Ephedrine (EPH) is widely detected in the water environment, because it is the major ingredient in drugs treating influenza, asthma or hypotension, and is also a highly sought-after chemical precursor in the illicit manufacture of methamphetamine. In this study, transformation of EPH during the chlorination process was investigated for the first time, and the impact of water parameters including pH, different cations and anions on EPH transformation was evaluated as well. The degradation of EPH in the presence of NaClO fit the second order reaction kinetics, with a rate constant of 7.43 × 102 ((mol·L−1)−1·min−1). Increasing the dosage of NaClO increased the observed pseudo first order rate constant for EPH degradation (kobs). Degradation rate of EPH decreased with the increasing pH from 2.0 to 10.0, due to the formation of a chlorammonium intermediate that reacted with NaClO. Low concentration of Br− and I− did not exert significant influence on the degradation of EPH, while at high concentrations a promotive effect was observed. Other ions including Fe3+, Cu2+, NO3−, SO42−, Mg2+ and Ca2+ exerted negative effects even at relatively low concentrations.
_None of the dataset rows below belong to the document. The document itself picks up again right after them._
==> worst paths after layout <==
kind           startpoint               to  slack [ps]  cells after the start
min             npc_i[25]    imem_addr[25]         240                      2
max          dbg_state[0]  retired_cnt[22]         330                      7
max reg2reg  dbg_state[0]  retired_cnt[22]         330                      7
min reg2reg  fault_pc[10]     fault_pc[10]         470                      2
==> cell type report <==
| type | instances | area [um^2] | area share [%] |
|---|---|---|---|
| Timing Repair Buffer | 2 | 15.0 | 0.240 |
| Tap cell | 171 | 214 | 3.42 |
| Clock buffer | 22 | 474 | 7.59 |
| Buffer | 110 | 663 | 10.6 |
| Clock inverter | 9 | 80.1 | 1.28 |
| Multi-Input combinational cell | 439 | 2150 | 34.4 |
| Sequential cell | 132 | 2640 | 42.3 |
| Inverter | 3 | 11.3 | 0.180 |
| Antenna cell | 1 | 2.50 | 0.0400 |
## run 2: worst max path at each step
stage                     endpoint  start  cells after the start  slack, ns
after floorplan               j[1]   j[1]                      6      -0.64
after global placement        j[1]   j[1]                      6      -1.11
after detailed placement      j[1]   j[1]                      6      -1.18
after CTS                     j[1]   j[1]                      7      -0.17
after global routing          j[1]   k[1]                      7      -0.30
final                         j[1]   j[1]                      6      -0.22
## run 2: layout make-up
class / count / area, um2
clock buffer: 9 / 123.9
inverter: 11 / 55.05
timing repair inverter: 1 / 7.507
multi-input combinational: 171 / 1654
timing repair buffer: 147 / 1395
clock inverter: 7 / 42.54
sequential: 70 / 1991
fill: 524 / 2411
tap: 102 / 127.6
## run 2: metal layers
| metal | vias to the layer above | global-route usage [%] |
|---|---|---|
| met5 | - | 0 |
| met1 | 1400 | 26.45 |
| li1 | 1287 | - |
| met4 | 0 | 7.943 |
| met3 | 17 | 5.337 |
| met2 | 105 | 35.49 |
<file path="src/rtl/alu_issue_ctrl.sv">
// Command sequencer in front of the TotalALU: registers the ALU drive, waits out
// the MULTU latency, auto-issues MFHI/MFLO and buffers one result word at a time.
module alu_issue_ctrl #(
   parameter int MUL_WAIT = 35,
   parameter int DW       = 32
) (
   input  logic          clk,
   input  logic          reset,
   input  logic          cmd_valid,
   output logic          cmd_ready,
   input  logic [5:0]    cmd_funct,
   input  logic [DW-1:0] cmd_a,
   input  logic [DW-1:0] cmd_b,
   output logic [5:0]    alu_signal,
   output logic [DW-1:0] alu_dataA,
   output logic [DW-1:0] alu_dataB,
   input  logic [DW-1:0] alu_out,
   output logic          res_valid,
   input  logic          res_ready,
   output logic [DW-1:0] res_data,
   output logic          res_hi,
   output logic          res_err,
   output logic          busy
);

   // state   | meaning
   // IDLE    | waiting for a command, cmd_ready=1
   // EXEC    | single-cycle op driven, capture alu_out at the edge
   // MUL     | Signal=25 held while the multiplier runs (wait counter)
   // MFHI    | Signal=16 driven, capture Hi word
   // RESP_HI | Hi word waiting for release
   // MFLO    | Signal=18 driven, capture Lo word
   // RESP    | final result waiting for release
   typedef enum logic [2:0] {
      IDLE    = 3'd0,
      EXEC    = 3'd1,
      MUL     = 3'd2,
      MFHI    = 3'd3,
      RESP_HI = 3'd4,
      MFLO    = 3'd5,
      RESP    = 3'd6
   } state_t;

   localparam logic [5:0] F_AND   = 6'd36;
   localparam logic [5:0] F_OR    = 6'd37;
   localparam logic [5:0] F_ADD   = 6'd32;
   localparam logic [5:0] F_SUB   = 6'd34;
   localparam logic [5:0] F_SLT   = 6'd42;
   localparam logic [5:0] F_SRL   = 6'd2;
   localparam logic [5:0] F_MULTU = 6'd25;
   localparam logic [5:0] F_MFHI  = 6'd16;
   localparam logic [5:0] F_MFLO  = 6'd18;

   localparam int CW = (MUL_WAIT > 1) ? $clog2(MUL_WAIT + 1) : 1;

   state_t          state, state_n;
   logic [CW-1:0]   cnt, cnt_n;
   logic [5:0]      sig_n;
   logic [DW-1:0]   a_n, b_n, rd_n;
   logic            rv_n, rh_n, re_n;
   logic            single_op;

   assign single_op = (cmd_funct == F_AND) || (cmd_funct == F_OR)  ||
                      (cmd_funct == F_ADD) || (cmd_funct == F_SUB) ||
                      (cmd_funct == F_SLT) || (cmd_funct == F_SRL);

   assign cmd_ready = (state == IDLE);
   assign busy      = (state != IDLE);

   always_ff @(posedge clk) begin
      if (reset) begin
         state      <= IDLE;
         cnt        <= '0;
         alu_signal <= '0;
         alu_dataA  <= '0;
         alu_dataB  <= '0;
         res_valid  <= 1'b0;
         res_data   <= '0;
         res_hi     <= 1'b0;
         res_err    <= 1'b0;
      end else begin
         state      <= state_n;
         cnt        <= cnt_n;
         alu_signal <= sig_n;
         alu_dataA  <= a_n;
         alu_dataB  <= b_n;
         res_valid  <= rv_n;
         res_data   <= rd_n;
         res_hi     <= rh_n;
         res_err    <= re_n;
      end
   end

   always_comb begin
      state_n = state;
      cnt_n   = cnt;
      sig_n   = alu_signal;
      a_n     = alu_dataA;
      b_n     = alu_dataB;
      rv_n    = res_valid;
      rd_n    = res_data;
      rh_n    = res_hi;
      re_n    = res_err;
      case (state)
         IDLE: begin
            if (cmd_valid) begin
               if (single_op) begin
                  a_n     = cmd_a;
                  b_n     = cmd_b;
                  sig_n   = cmd_funct;
                  state_n = EXEC;
               end else if (cmd_funct == F_MULTU) begin
                  a_n     = cmd_a;
                  b_n     = cmd_b;
                  sig_n   = F_MULTU;
                  cnt_n   = CW'(MUL_WAIT - 1);
                  state_n = MUL;
               end else begin
                  // illegal code: the ALU drive is left exactly as it was
                  rd_n    = '0;
                  re_n    = 1'b1;
                  rh_n    = 1'b0;
                  rv_n    = 1'b1;
                  state_n = RESP;
               end
            end
         end
         EXEC: begin
            rd_n    = alu_out;
            re_n    = 1'b0;
            rh_n    = 1'b0;
            rv_n    = 1'b1;
            state_n = RESP;
         end
         MUL: begin
            if (cnt == '0) begin
               sig_n   = F_MFHI;
               state_n = MFHI;
            end else begin
               cnt_n = cnt - 1'b1;
            end
         end
         MFHI: begin
            rd_n    = alu_out;
            re_n    = 1'b0;
            rh_n    = 1'b1;
            rv_n    = 1'b1;
            state_n = RESP_HI;
         end
         RESP_HI: begin
            if (res_ready) begin
               rv_n    = 1'b0;
               sig_n   = F_MFLO;
               state_n = MFLO;
            end
         end
         MFLO: begin
            rd_n    = alu_out;
            re_n    = 1'b0;
            rh_n    = 1'b0;
            rv_n    = 1'b1;
            state_n = RESP;
         end
         RESP: begin
            if (res_ready) begin
               rv_n    = 1'b0;
               state_n = IDLE;
            end
         end
         default: state_n = IDLE;
      endcase
   end

endmodule

</file>
<file path="src/rtl/alu_mdu_if.sv">
// Request/response bundle of the M-extension unit.
// The requester takes master, the unit takes slave.
interface alu_mdu_if #(
    parameter int XLEN = 32
);
    logic            in_valid;
    logic            in_ready;
    logic [6:0]      opcode;
    logic [2:0]      funct3;
    logic [6:0]      funct7;
    logic [XLEN-1:0] rs1;
    logic [XLEN-1:0] rs2;
    logic            out_valid;
    logic            out_ready;
    logic [XLEN-1:0] result;

    modport master (
        output in_valid, opcode, funct3, funct7,
        output rs1, rs2, out_ready,
        input  in_ready, out_valid, result
    );

    modport slave (
        input  in_valid, opcode, funct3, funct7,
        input  rs1, rs2, out_ready,
        output in_ready, out_valid, result
    );
endinterface

</file>
<file path="src/rtl/alu_mdu.sv">
// Iterative RV32M/RV64M multiply/divide unit beside the execute ALU.
// Shift-add multiplier and restoring divider share one 2*XLEN register.
module alu_mdu #(
    parameter int XLEN       = 32,
    parameter int MUL_UNROLL = 1
) (
    input  logic     clk,
    input  logic     rst_n,
    input  logic     flush,
    output logic     m_sel,
    output logic     busy,
    alu_mdu_if.slave bus
);
    localparam int CW = $clog2(XLEN) + 1;
    localparam logic [CW-1:0] MUL_N = CW'(XLEN / MUL_UNROLL);
    localparam logic [CW-1:0] DIV_N = CW'(XLEN);
    localparam logic [1:0] S_IDLE = 2'd0;
    localparam logic [1:0] S_MUL  = 2'd1;
    localparam logic [1:0] S_DIV  = 2'd2;
    localparam logic [1:0] S_DONE = 2'd3;
    localparam logic [6:0] OPC_OP = 7'b011_0011;
    localparam logic [6:0] F7_M   = 7'b000_0001;
    localparam logic [XLEN-1:0] MIN_S = {1'b1, {(XLEN-1){1'b0}}};

    logic [1:0]        state;
    logic [CW-1:0]     cnt;
    logic [XLEN-1:0]   a;
    logic [XLEN-1:0]   b;
    logic [2*XLEN-1:0] p;
    logic [2:0]        op;
    logic              neg;
    logic              spec;
    logic              vld;
    logic [XLEN-1:0]   res;

    logic [2:0]      f3;
    logic            accept;
    logic            sgn_a;
    logic            sgn_b;
    logic            neg_d;
    logic            dz;
    logic            ovf;
    logic [XLEN-1:0] mag_a;
    logic [XLEN-1:0] mag_b;
    logic [XLEN-1:0] spec_val;

    assign f3            = bus.funct3;
    assign m_sel         = (bus.opcode == OPC_OP) && (bus.funct7 == F7_M);
    assign bus.in_ready  = (state == S_IDLE) && !flush;
    assign accept        = bus.in_valid && bus.in_ready && m_sel;
    assign busy          = (state != S_IDLE);
    assign bus.out_valid = vld;
    assign bus.result    = res;

    always_comb begin
        sgn_a = 1'b0;
        sgn_b = 1'b0;
        unique case (f3)
            3'b000, 3'b001, 3'b100, 3'b110: begin
                sgn_a = bus.rs1[XLEN-1];
                sgn_b = bus.rs2[XLEN-1];
            end
            3'b010:  sgn_a = bus.rs1[XLEN-1];
            default: ;
        endcase
        mag_a = sgn_a ? -bus.rs1 : bus.rs1;
        mag_b = sgn_b ? -bus.rs2 : bus.rs2;
        // REM follows the dividend; everything else follows the sign xor
        neg_d = (f3 == 3'b110) ? sgn_a : (sgn_a ^ sgn_b);
        dz    = f3[2] && (bus.rs2 == '0);
        ovf   = (f3 == 3'b100 || f3 == 3'b110) &&
                (bus.rs1 == MIN_S) && (bus.rs2 == '1);
        if (dz)
            spec_val = f3[1] ? bus.rs1 : '1;
        else
            spec_val = f3[1] ? '0 : bus.rs1;
    end

    logic [2*XLEN-1:0] mstep;
    logic [2*XLEN-1:0] dstep;
    logic [XLEN-1:0]   madd;
    logic [XLEN:0]     msum;
    logic [XLEN:0]     dt;

    always_comb begin
        mstep = p;
        madd  = '0;
        msum  = '0;
        // low half holds the multiplier, shifted out as the product grows
        for (int i = 0; i < MUL_UNROLL; i++) begin
            madd  = mstep[0] ? a : '0;
            msum  = {1'b0, mstep[2*XLEN-1:XLEN]} + {1'b0, madd};
            mstep = {msum, mstep[XLEN-1:1]};
        end
        dt = {p[2*XLEN-1:XLEN], p[XLEN-1]};
        if (dt >= {1'b0, b})
            dstep = {dt[XLEN-1:0] - b, p[XLEN-2:0], 1'b1};
        else
            dstep = {dt[XLEN-1:0], p[XLEN-2:0], 1'b0};
    end

    logic [2*XLEN-1:0] pn;
    logic [XLEN-1:0]   q_s;
    logic [XLEN-1:0]   r_s;
    logic [XLEN-1:0]   res_d;

    always_comb begin
        pn    = neg ? -p : p;
        q_s   = neg ? -p[XLEN-1:0] : p[XLEN-1:0];
        r_s   = neg ? -p[2*XLEN-1:XLEN] : p[2*XLEN-1:XLEN];
        res_d = pn[2*XLEN-1:XLEN];
        unique case (1'b1)
            spec:                          res_d = p[XLEN-1:0];
            !spec && op == 3'b000:         res_d = pn[XLEN-1:0];
            !spec && op[2:1] == 2'b10:     res_d = q_s;
            !spec && op[2:1] == 2'b11:     res_d = r_s;
            default:                       res_d = pn[2*XLEN-1:XLEN];
        endcase
    end

    always_ff @(posedge clk or negedge rst_n) begin
        if (!rst_n) begin
            state <= S_IDLE;
            cnt   <= '0;
            a     <= '0;
            b     <= '0;
            p     <= '0;
            op    <= '0;
            neg   <= 1'b0;
            spec  <= 1'b0;
            vld   <= 1'b0;
            res   <= '0;
        end else if (flush) begin
            state <= S_IDLE;
            vld   <= 1'b0;
        end else begin
            unique case (state)
                S_IDLE: if (accept) begin
                    a    <= mag_a;
                    b    <= mag_b;
                    op   <= f3;
                    neg  <= neg_d;
                    spec <= dz || ovf;
                    if (dz || ovf) begin
                        p     <= {{XLEN{1'b0}}, spec_val};
                        state <= S_DONE;
                    end else if (f3[2]) begin
                        p     <= {{XLEN{1'b0}}, mag_a};
                        cnt   <= DIV_N;
                        state <= S_DIV;
                    end else begin
                        p     <= {{XLEN{1'b0}}, mag_b};
                        cnt   <= MUL_N;
                        state <= S_MUL;
                    end
                end
                S_MUL: begin
                    p   <= mstep;
                    cnt <= cnt - CW'(1);
                    if (cnt == CW'(1))
                        state <= S_DONE;
                end
                S_DIV: begin
                    p   <= dstep;
                    cnt <= cnt - CW'(1);
                    if (cnt == CW'(1))
                        state <= S_DONE;
                end
                S_DONE: begin
                    // first DONE cycle registers the signed result
                    if (!vld) begin
                        res <= res_d;
                        vld <= 1'b1;
                    end else if (bus.out_ready) begin
                        vld   <= 1'b0;
                        state <= S_IDLE;
                    end
                end
                default: state <= S_IDLE;
            endcase
        end
    end
endmodule
</file>
<file path="src/flat_wrapper.sv">
// flat-port wrapper written by rule: the top's interface ports become plain ports
module alu_mdu_flat 
#(
    parameter int XLEN       = 32,
    parameter int MUL_UNROLL = 1
)
  (clk, rst_n, flush, m_sel, busy, bus_in_valid, bus_opcode, bus_funct3, bus_funct7, bus_rs1, bus_rs2, bus_out_ready, bus_in_ready, bus_out_valid, bus_result);
  alu_mdu_if #(.XLEN(XLEN)) bus_i ();
  input  logic clk;
  input  logic rst_n;
  input  logic flush;
  output logic m_sel;
  output logic busy;
  input wire logic [$bits(bus_i.in_valid)-1:0] bus_in_valid;
  input wire logic [$bits(bus_i.opcode)-1:0] bus_opcode;
  input wire logic [$bits(bus_i.funct3)-1:0] bus_funct3;
  input wire logic [$bits(bus_i.funct7)-1:0] bus_funct7;
  input wire logic [$bits(bus_i.rs1)-1:0] bus_rs1;
  input wire logic [$bits(bus_i.rs2)-1:0] bus_rs2;
  input wire logic [$bits(bus_i.out_ready)-1:0] bus_out_ready;
  output wire logic [$bits(bus_i.in_ready)-1:0] bus_in_ready;
  output wire logic [$bits(bus_i.out_valid)-1:0] bus_out_valid;
  output wire logic [$bits(bus_i.result)-1:0] bus_result;
  assign bus_i.in_valid = bus_in_valid;
  assign bus_i.opcode = bus_opcode;
  assign bus_i.funct3 = bus_funct3;
  assign bus_i.funct7 = bus_funct7;
  assign bus_i.rs1 = bus_rs1;
  assign bus_i.rs2 = bus_rs2;
  assign bus_i.out_ready = bus_out_ready;
  assign bus_in_ready = bus_i.in_ready;
  assign bus_out_valid = bus_i.out_valid;
  assign bus_result = bus_i.result;
  alu_mdu #(.XLEN(XLEN), .MUL_UNROLL(MUL_UNROLL)) u_core (.clk(clk), .rst_n(rst_n), .flush(flush), .m_sel(m_sel), .busy(busy), .bus(bus_i));
endmodule
</file>
--- src/rtl/pe_stream.sv ---
// Radix-2 butterfly pair with optional twiddle multiply on the differences,
// three-stage pipeline with a single global enable driven by output backpressure.
module pe_stream
  import pe_pkg::*;
#(
  parameter int WIDTH    = 16,
  parameter int TW_WIDTH = 16,
  parameter int SHIFT    = 8
) (
  input  logic                     Clk,
  input  logic                     Reset,
  input  logic                     in_valid,
  output logic                     in_ready,
  input  logic signed [WIDTH-1:0]  in0,
  input  logic signed [WIDTH-1:0]  in1,
  input  logic signed [WIDTH-1:0]  in2,
  input  logic signed [WIDTH-1:0]  in3,
  input  logic [2*TW_WIDTH-1:0]    tf,
  input  logic [1:0]               mode,
  input  logic                     scale_en,
  output logic                     out_valid,
  input  logic                     out_ready,
  output logic signed [WIDTH-1:0]  out0,
  output logic signed [WIDTH-1:0]  out1,
  output logic signed [WIDTH-1:0]  out2,
  output logic signed [WIDTH-1:0]  out3,
  output logic                     ovf,
  input  logic                     clr_ovf
);

  localparam int W1 = WIDTH + 1;

  logic ce;
  logic signed [W1-1:0]    bf   [4];
  logic signed [WIDTH-1:0] bf_n [4];
  logic [3:0]              bf_sat;

  logic                    v1, sat1;
  logic signed [WIDTH-1:0] s0_1, d0_1, s1_1, d1_1;
  logic [2*TW_WIDTH-1:0]   tf1;
  logic [1:0]              mode1;

  logic                    v2, sat2, byp2;
  logic signed [WIDTH-1:0] s0_2, d0_2, s1_2, d1_2;
  logic [1:0]              mode2;

  logic signed [WIDTH-1:0] c2, c3;
  logic                    csat, sat3;

  assign ce       = out_ready | ~out_valid;
  assign in_ready = ce;

  always_comb begin
    bf[0] = W1'(in0) + W1'(in1);
    bf[1] = W1'(in0) - W1'(in1);
    bf[2] = W1'(in2) + W1'(in3);
    bf[3] = W1'(in2) - W1'(in3);
    bf_sat = '0;
    for (int i = 0; i < 4; i++) begin
      if (scale_en) begin
        bf_n[i] = WIDTH'(bf[i] >>> 1);
      end else begin
        bf_n[i]   = WIDTH'(sat_to(64'(bf[i]), WIDTH));
        bf_sat[i] = sat_hit(64'(bf[i]), WIDTH);
      end
    end
  end

  pe_cmul #(
    .WIDTH    (WIDTH),
    .TW_WIDTH (TW_WIDTH),
    .SHIFT    (SHIFT)
  ) u_cmul (
    .Clk   (Clk),
    .Reset (Reset),
    .ce    (ce),
    .d0    (d0_1),
    .d1    (d1_1),
    .tf    (tf1),
    .conj  (mode1 == PE_CONJ),
    .re    (c2),
    .im    (c3),
    .sat   (csat)
  );

  // Mode 11 falls through to bypass along with 00.
  assign byp2 = (mode2 != PE_FWD) && (mode2 != PE_CONJ);
  assign sat3 = sat2 | (~byp2 & csat);

  always_ff @(posedge Clk or posedge Reset) begin
    if (Reset) begin
      v1 <= 1'b0;  sat1 <= 1'b0;  tf1 <= '0;  mode1 <= '0;
      s0_1 <= '0;  d0_1 <= '0;   s1_1 <= '0; d1_1 <= '0;
      v2 <= 1'b0;  sat2 <= 1'b0;  mode2 <= '0;
      s0_2 <= '0;  d0_2 <= '0;   s1_2 <= '0; d1_2 <= '0;
      out_valid <= 1'b0;
      out0 <= '0;  out1 <= '0;   out2 <= '0; out3 <= '0;
    end else if (ce) begin
      v1    <= in_valid;
      sat1  <= in_valid & (|bf_sat);
      tf1   <= tf;
      mode1 <= mode;
      s0_1  <= bf_n[0];
      d0_1  <= bf_n[1];
      s1_1  <= bf_n[2];
      d1_1  <= bf_n[3];

      v2    <= v1;
      sat2  <= v1 & sat1;
      mode2 <= mode1;
      s0_2  <= s0_1;
      d0_2  <= d0_1;
      s1_2  <= s1_1;
      d1_2  <= d1_1;

      out_valid <= v2;
      out0      <= s0_2;
      out1      <= s1_2;
      out2      <= byp2 ? d0_2 : c2;
      out3      <= byp2 ? d1_2 : c3;
    end
  end

  // A saturating beat landing in the output register beats a same-cycle clear.
  always_ff @(posedge Clk or posedge Reset) begin
    if (Reset)
      ovf <= 1'b0;
    else if (ce && v2 && sat3)
      ovf <= 1'b1;
    else if (clr_ovf)
      ovf <= 1'b0;
  end

endmodule
===== config.mk =====
export PLATFORM = sky130hd
export DESIGN_NAME = branch_resolve_queue
export DESIGN_NICKNAME = d
export VERILOG_FILES = /design/src/rtl/branch_resolve_queue.sv
export SDC_FILE = /design/constraint.sdc
export NUM_CORES = 1
export LEC_CHECK = 0
export CORE_UTILIZATION = 45
export DETAILED_ROUTE_END_ITERATION = 10
export GPL_TIMING_DRIVEN = 0
export REMOVE_ABC_BUFFERS = 1
export SLEW_MARGIN = 20
export SYNTH_ARGS = -nofsm -noshare
export SYNTH_HDL_FRONTEND = slang
export SYNTH_SLANG_ARGS = --single-unit

===== constraint.sdc =====
create_clock -name clk -period 5.1 [get_ports clk]
set_input_delay 0.51 -clock clk [delete_from_list [all_inputs] [get_ports clk]]
set_output_delay 0.51 -clock clk [all_outputs]
set_load 0.02 [all_outputs]
**config.mk**
```make
export PLATFORM = sky130hd
export DESIGN_NAME = pwm_capture
export DESIGN_NICKNAME = d
export VERILOG_FILES = /design/src/rtl/pwm_pkg.sv /design/src/rtl/pwm_capture_sync_edge_det.sv /design/src/rtl/pwm_capture.sv
export SDC_FILE = /design/constraint.sdc
export NUM_CORES = 1
export LEC_CHECK = 0
export BUFFER_PORTS_ARGS = -buffer_cell sky130_fd_sc_hd__buf_2
export CAP_MARGIN = 20
export CORE_ASPECT_RATIO = 1.1
export CORE_MARGIN = 1.5
export CORE_UTILIZATION = 30
export DETAILED_ROUTE_END_ITERATION = 8
export RECOVER_POWER = 100
export SYNTH_ARGS = -nofsm -noshare
export SYNTH_HDL_FRONTEND = slang
export SYNTH_SLANG_ARGS = --single-unit
export TNS_END_PERCENT = 1
```
**constraint.sdc**
```tcl
create_clock -name clk -period 6.12 [get_ports clk]
set_input_delay 0.612 -clock clk [delete_from_list [all_inputs] [get_ports clk]]
set_output_delay 0.612 -clock clk [all_outputs]
set_load 0.05 [all_outputs]
```
==> src/rtl/hazard_stall_ctrl_if.sv <==
// Hazard controller bus: pipeline status into the controller, enables/flushes/counters out.
// master = pipeline side, slave = controller side.
interface hazard_stall_ctrl_if #(
  parameter int unsigned REG_W = 5,
  parameter int unsigned CNT_W = 32
);
  logic             branch_i;
  logic             dmem_busy_i;
  logic             DE_MemRead_i;
  logic [REG_W-1:0] DE_Rt_i;
  logic [REG_W-1:0] FD_Rs_i;
  logic [REG_W-1:0] FD_Rt_i;
  logic             FD_UseRs_i;
  logic             FD_UseRt_i;
  logic             cnt_clr_i;
  logic             PCWrite_o;
  logic             FDWrite_o;
  logic             DEWrite_o;
  logic             EMWrite_o;
  logic             MWWrite_o;
  logic             IF_ID_Flush_o;
  logic             ID_EX_Flush_o;
  logic             EX_MEM_Flush_o;
  logic             stalling_o;
  logic [CNT_W-1:0] stall_cnt_o;
  logic [CNT_W-1:0] flush_cnt_o;

  modport master (
    output branch_i, dmem_busy_i, DE_MemRead_i, DE_Rt_i, FD_Rs_i, FD_Rt_i,
           FD_UseRs_i, FD_UseRt_i, cnt_clr_i,
    input  PCWrite_o, FDWrite_o, DEWrite_o, EMWrite_o, MWWrite_o,
           IF_ID_Flush_o, ID_EX_Flush_o, EX_MEM_Flush_o, stalling_o,
           stall_cnt_o, flush_cnt_o
  );

  modport slave (
    input  branch_i, dmem_busy_i, DE_MemRead_i, DE_Rt_i, FD_Rs_i, FD_Rt_i,
           FD_UseRs_i, FD_UseRt_i, cnt_clr_i,
    output PCWrite_o, FDWrite_o, DEWrite_o, EMWrite_o, MWWrite_o,
           IF_ID_Flush_o, ID_EX_Flush_o, EX_MEM_Flush_o, stalling_o,
           stall_cnt_o, flush_cnt_o
  );
endinterface

==> src/rtl/hazard_stall_ctrl.sv <==
// Pipeline hazard controller: multi-cycle load-use stall FSM, branch flush,
// data-memory freeze and saturating stall/flush performance counters.
module hazard_stall_ctrl #(
  parameter int unsigned REG_W          = 5,
  parameter int unsigned LOAD_STALL_CYC = 1,
  parameter int unsigned SC_W           = 4,
  parameter int unsigned CNT_W          = 32
) (
  input  logic               clk_i,
  input  logic               rst_i,
  hazard_stall_ctrl_if.slave bus
);

  typedef enum logic [0:0] {RUN, LSTALL} state_t;

  state_t           state_q, state_d;
  logic [SC_W-1:0]  rem_q, rem_d;
  logic [CNT_W-1:0] stall_cnt_q, flush_cnt_q;
  logic             stall_inc, flush_inc;
  logic [REG_W-1:0] de_rt;
  logic             hz;

  assign de_rt = bus.DE_Rt_i;
  assign hz    = bus.DE_MemRead_i && (de_rt != '0) &&
                 ((bus.FD_UseRs_i && (de_rt == bus.FD_Rs_i)) ||
                  (bus.FD_UseRt_i && (de_rt == bus.FD_Rt_i)));

  // State and stall down-counter
  always_ff @(posedge clk_i or negedge rst_i) begin
    if (!rst_i) begin
      state_q <= RUN;
      rem_q   <= '0;
    end else begin
      state_q <= state_d;
      rem_q   <= rem_d;
    end
  end

  // Next state and combinational outputs; priority freeze > branch > stall
  always_comb begin
    state_d            = state_q;
    rem_d              = rem_q;
    stall_inc          = 1'b0;
    flush_inc          = 1'b0;
    bus.PCWrite_o      = 1'b1;
    bus.FDWrite_o      = 1'b1;
    bus.DEWrite_o      = 1'b1;
    bus.EMWrite_o      = 1'b1;
    bus.MWWrite_o      = 1'b1;
    bus.IF_ID_Flush_o  = 1'b0;
    bus.ID_EX_Flush_o  = 1'b0;
    bus.EX_MEM_Flush_o = 1'b0;
    if (!rst_i) begin
      state_d = RUN;
      rem_d   = '0;
    end else if (bus.dmem_busy_i) begin
      bus.PCWrite_o = 1'b0;
      bus.FDWrite_o = 1'b0;
      bus.DEWrite_o = 1'b0;
      bus.EMWrite_o = 1'b0;
      bus.MWWrite_o = 1'b0;
    end else if (bus.branch_i) begin
      // Branch is older than the stalled instruction, so it aborts any stall
      bus.FDWrite_o      = 1'b0;
      bus.IF_ID_Flush_o  = 1'b1;
      bus.ID_EX_Flush_o  = 1'b1;
      bus.EX_MEM_Flush_o = 1'b1;
      state_d            = RUN;
      rem_d              = '0;
      flush_inc          = 1'b1;
    end else if (state_q == LSTALL) begin
      bus.PCWrite_o     = 1'b0;
      bus.FDWrite_o     = 1'b0;
      bus.ID_EX_Flush_o = 1'b1;
      stall_inc         = 1'b1;
      if (rem_q == SC_W'(1)) begin
        state_d = RUN;
        rem_d   = '0;
      end else begin
        rem_d = rem_q - SC_W'(1);
      end
    end else if (hz) begin
      bus.PCWrite_o     = 1'b0;
      bus.FDWrite_o     = 1'b0;
      bus.ID_EX_Flush_o = 1'b1;
      stall_inc         = 1'b1;
      if (LOAD_STALL_CYC > 1) begin
        state_d = LSTALL;
        rem_d   = SC_W'(LOAD_STALL_CYC - 1);
      end
    end
  end

  // Saturating performance counters; clear wins over increment
  always_ff @(posedge clk_i or negedge rst_i) begin
    if (!rst_i) begin
      stall_cnt_q <= '0;
      flush_cnt_q <= '0;
    end else if (bus.cnt_clr_i) begin
      stall_cnt_q <= '0;
      flush_cnt_q <= '0;
    end else begin
      if (stall_inc && !(&stall_cnt_q)) stall_cnt_q <= stall_cnt_q + CNT_W'(1);
      if (flush_inc && !(&flush_cnt_q)) flush_cnt_q <= flush_cnt_q + CNT_W'(1);
    end
  end

  assign bus.stalling_o  = (state_q == LSTALL);
  assign bus.stall_cnt_o = stall_cnt_q;
  assign bus.flush_cnt_o = flush_cnt_q;

endmodule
Based on the degradation products/intermediates identified by UPLC-MS/MS, the EPH degradation pathways were proposed. The reaction mechanism involved in the EPH degradation included dehydration, hydroxylation, deamination and demethylation. Toxicity assays by V. qinghaiensis sp. nov proved that the EPH transformation products were much more toxic than the parent compound. Results indicated that chlorination is an effective approach for the elimination of EPH in the aquatic environment, however, attention should be paid to its toxicity involvement during the chlorination process.